My piece for NPR.org.
I have short hair and I haven’t had a haircut in five months. After 25 years of very short hair, this state of affairs was not because I had decided to grow it. The challenge is that in Nepal, women just don’t have short hair. So why should any hairdresser specialize in that field?
Over time, my search for a reliably good cut turned into an existential angst. I was stopping women on the street and at dinner parties asking for any advice on how to find someone who can cut short hair. I even found three who did have short hair but they did not enthusiastically offer a solution. And as all women in the world know, there is nothing quite as depressing as a bad haircut.
Inspired by a mother at my son’s primary school who was so frustrated with the lack of options that she took matters in her own hands, I resorted to cutting my own hair. I had the correct tools since I have been cutting my husband and our three sons’ hair for over eight years. But self -cutting meant that the back of my head quickly looked hacked. And when it grew in, I can vouch that I was somehow related to a shaggy Pekinese.
From the day I arrived in Nepal, I felt my short hair did not belong here. I was mesmerized by the beauty of Nepalese women’s hair. I loved looking at the ubiquitous groups of uniformed schoolgirls walking arm in arm on the city streets, all wearing their hair in two thick, long, voluptuous braids tied with bright ribbons. I can attest that my twin braids, very tightly woven by my father before I headed off to primary school never looked that good and definitely never were that thick.
Young urban women leave their hair often tumbling free down their back. The female traffic police have it pulled back in air-tight polished buns while older women, often wearing saris, pile it up in less constricting but no less thick and shiny chignons. From my yard, perched up on a scree of rocks, I look down at local farmers that come every day to a public water tap, the women unraveling their waist-length hair and foaming it up with shampoo.
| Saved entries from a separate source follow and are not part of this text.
### src/hdl/round_robin_task_scheduler.sv
// Top level of the round-robin task scheduler: controller plus datapath.
//
// Usage: one request on the input channel (op, stack_address, stack_bytes)
// gives exactly one result on the output channel (status, assigned_id,
// current_task, tick_total, switched). Both channels use valid/ready.
// The user must write min_stack_size via cfg_we/cfg_wdata only while the block
// is idle (not enforced by the block); it takes effect on the next request.
//
// Sequencing: a request is taken in the idle state and executed in the next
// cycle, and its result is then loaded into the output register in the emit
// state; a new request is taken only after that load. A tick that lands on a
// time-slice boundary also passes through the search state, which walks the
// task table one entry per cycle in round-robin order, at most MAX_TASKS
// entries (8 at the default size), before the emit state.
//
// Reset (rst, synchronous): all tasks uninitialized, no tasks added, kernel
// stopped, counters zero, min_stack_size back to 64, no result pending.
// Stall: a finished result holds in the output register while out_ready is
// low; the next request is still accepted and worked, and waits only at the
// final load step until the output register frees up.
module round_robin_task_scheduler (
  input  logic                            clk,
  input  logic                            rst,
  input  logic                            cfg_we,
  input  logic [rrts_pkg::BYTES_W-1:0]    cfg_wdata,
  input  logic                            in_valid,
  output logic                            in_ready,
  input  logic [rrts_pkg::OP_W-1:0]       op,
  input  logic [rrts_pkg::ADDR_W-1:0]     stack_address,
  input  logic [rrts_pkg::BYTES_W-1:0]    stack_bytes,
  output logic                            out_valid,
  input  logic                            out_ready,
  output logic [rrts_pkg::STATUS_W-1:0]   status,
  output logic [rrts_pkg::FIELD_ID_W-1:0] assigned_id,
  output logic [rrts_pkg::FIELD_ID_W-1:0] current_task,
  output logic [rrts_pkg::TICK_W-1:0]     tick_total,
  output logic                            switched
);
  import rrts_pkg::*;

  // Commands down, status up: the only link between control and data
  dp_cmd_t    cmd;
  dp_status_t stat;

  rrts_controller u_ctl (
    .clk       (clk),
    .rst       (rst),
    .in_valid  (in_valid),
    .in_ready  (in_ready),
    .out_valid (out_valid),
    .out_ready (out_ready),
    .stat      (stat),
    .cmd       (cmd)
  );

  rrts_datapath u_dp (
    .clk           (clk),
    .rst           (rst),
    .cfg_we        (cfg_we),
    .cfg_wdata     (cfg_wdata),
    .op            (op),
    .stack_address (stack_address),
    .stack_bytes   (stack_bytes),
    .cmd           (cmd),
    .stat          (stat),
    .status        (status),
    .assigned_id   (assigned_id),
    .current_task  (current_task),
    .tick_total    (tick_total),
    .switched      (switched)
  );

endmodule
When I run in the early mornings, I ‘Namaste’ mothers on their front stoops lovingly oiling, brushing and braiding children’s hair. Nepal is different from India where short haircuts are more and more common among the urban female youth. In Kathmandu, I concluded after multiple discussions with female and male friends, that it is the culture and by definition the men that dictate the hair length.
I was still faced with the fact that I wanted to cut my hair. In fact, I needed it as much as I wanted it. After living in Kathmandu for half a year, I felt I had gotten a grasp on searching for the impossible. What I have come to love about this city, is that somewhere out there, there is always someone who can do what you want. So I kept asking everyone I met for advice.
There is no shortage of hair salons in Nepal. My first week, a Nepali friend took me to visit what she called “the best one” just off Kathmandu’s Darbar Marg next to the likes of Nike and Victoria’s Secret stores and just down the road from the royal palace. She assured me all her colleagues at the office patronized this particular salon. I felt uneasy. I had met many of her friends and like her they all had long, silky black hair. The coiffeur approached me to check out my haircut and smiled. “I can do it, no problem, let me show you,” he insisted. He then went to a drawer and pulled out two electric razors and motioned how he would buzz cut my head. I rapidly retreated to the door not quite ready for a “Full Metal Jacket” experience.
Then I struck gold. I found Sangita. Like so many Nepalese one meets in Kathmandu, she worked and studied abroad and then came back home. I drove almost an hour through jams and road construction and needed a hand drawn map to find her home. Sangita had shoulder length hair but she too had experienced my crisis. She had returned to Kathmandu with very short hair and unable to cut her own, she had no option but to grow it.